Jetzt ist erst dreizehn sechzehn.
Einige schaffen es noch, das Lokal zu betreten.
Andere es zu verlassen.
    Der Terrorist ist bereits auf die andere Straßenseite gegangen.
Diese Entfernung schützt ihn vor allem Übel,
und die Sicht ist genau wie im Kino:
    Die Frau in der gelben Jacke geht rein.
Der Mann mit der dunklen Brille kommt raus.
Die Jungen in Jeans unterhalten sich noch.
Dreizehn siebzehn und vier Sekunden.
Der Kleinere, der hat Glück und besteigt den Roller,
der Größere geht hinein.
    Dreizehn siebzehn und vierzig Sekunden.
Ein Mädchen mit grünem Band im Haar kommt näher.
Nur dass der Bus sie plötzlich verdeckt.
Dreizehn achtzehn.
Das Mädchen ist weg.
Ob sie so dumm war, reinzugehen, oder auch nicht,
das wird sich später zeigen, wenn die Leichen herausgetragen werden.
    Dreizehn neunzehn.
Niemand geht rein.
Dafür kommt ein Dicker mit Glatze noch raus.

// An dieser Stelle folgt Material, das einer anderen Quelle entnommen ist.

Background: an optimization exercise with open tools, aiming at small area. Do not read the settings as production practice.
Only simulation tests tie the RTL to the original design; equivalence was not proved.
No driver is modelled on the clock port, so clocking that relies on it looks cheaper here than on a real chip.
Power and IR drop assume default switching activity.

--- flow/run.sh ---
#!/bin/bash
# synth_recipe.tcl (not shown) runs the flow's synth.tcl, then flattens the netlist and writes it again
# the make line also repeats each setting of config.mk as NAME=value (left out here)
make -C /OpenROAD-flow-scripts/flow DESIGN_CONFIG=/design/flow/config.mk WORK_HOME=/design/flow/orfs CLKGATE_MAP_FILE= SYNTH_SCRIPT=/design/flow/synth_recipe.tcl finish
--- flow/config.mk ---
export PLATFORM = sky130hd
export DESIGN_NAME = ride_fsm
export DESIGN_NICKNAME = ride_fsm
export VERILOG_FILES = /design/flow/design.v
export SDC_FILE = /design/flow/constraint.sdc
export NUM_CORES = 4
export LEC_CHECK = 0
export CAP_MARGIN = 20
export CORE_AREA = 2.3 2.72 57.5 59.84
export DIE_AREA = 0 0 59.8 62.56
export SLEW_MARGIN = 20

Doch so, als suchte er etwas in seinen Taschen, und geht
zehn Sekunden vor dreizehn zwanzig zurück,
seinen elenden Handschuh zu holen.
    Es ist dreizehn zwanzig.
Wie sie sich schleppt, die Zeit.
Wohl jetzt.
Noch nicht.
Ja, jetzt.
Die Bombe
krepiert.“
    – Wiszlawa Szymborska
    So zufällig wird in Wiszlawa Szymborskas Gedicht „Der Terrorist, er sieht zu“ entschieden, wer lebt und wer sterben muss. Die polnische Lyrikerin, die als junger Mensch erlebte, wie die Nazis in ihrem Land wüteten, bringt damit ihre Fassungslosigkeit zum Ausdruck: darüber, dass Menschen andere zum Opfer machen; dass die Opfer in einem Moment noch nichts ahnen, völlig unschuldig sind, während sie im nächsten Moment etwas erleben, das sie entweder sofort tötet oder fürs Leben zeichnen wird. Und alles so zufällig – wenn man nicht an Schicksal glauben will, und Szymborska glaubt nicht an vorbestimmtes Schicksal. Wir erleben die herannahende, menschengemachte Katastrophe aus der Sicht des zuschauenden Täters. So wie wir im Fernsehen in Spielfilmen zuschauen können, wie Menschen in eine tödliche Falle gehen; oder in den Nachrichten und Dokumentarsendungen Zeuge werden, wie Kriege und Terroranschläge vorbereitet werden.
    Wenn man sich von diesem Gedicht ergreifen lässt, kämpft man vielleicht mit den Tränen und möchte unwillkürlich ausrufen – ob man nun gläubig ist oder nicht: Mein Gott, wie schrecklich!
    Müssen wie einfach so zusehen? Szymborska lässt den Lesern keine mentale Möglichkeit einzugreifen; sie beschreibt das herannahende Verhängnis bis zum Moment des unausweichlichen Ausbruchs: Die Bombe ist gezündet, sie wird auf jeden Fall krepieren. Nur ein Wunder könnte geschehen, und es geschieht nicht.
    Müssen wir zusehen, ohnmächtig und hilflos? Ja. Wir können oft nicht verhindern, nicht aufhalten, was an Schrecken um uns herum geschieht. Müssen wir darüber resignieren? Ich meine: Nein.
    Wir können unermessliches Leid oft nicht verhindern. Doch was wir tun können, ist, uns um die Opfer und Überlebenden zu kümmern, ihnen beizustehen. Und vielleicht aufmerksam dafür zu sein, ob wir ein andermal etwas Ähnliches verhindern könnten ...
    Lange habe ich mir überlegt, wie ich Sie sozusagen in dieses Buch „hineinholen“ könnte, Sie interessieren, vielleicht sogar faszinieren für das Thema und den Inhalt – für den menschlichen Umgang mit unfassbaren Schrecken, die man gerade eben so überlebt hat. Dann fand ich Szymborkas Gedicht.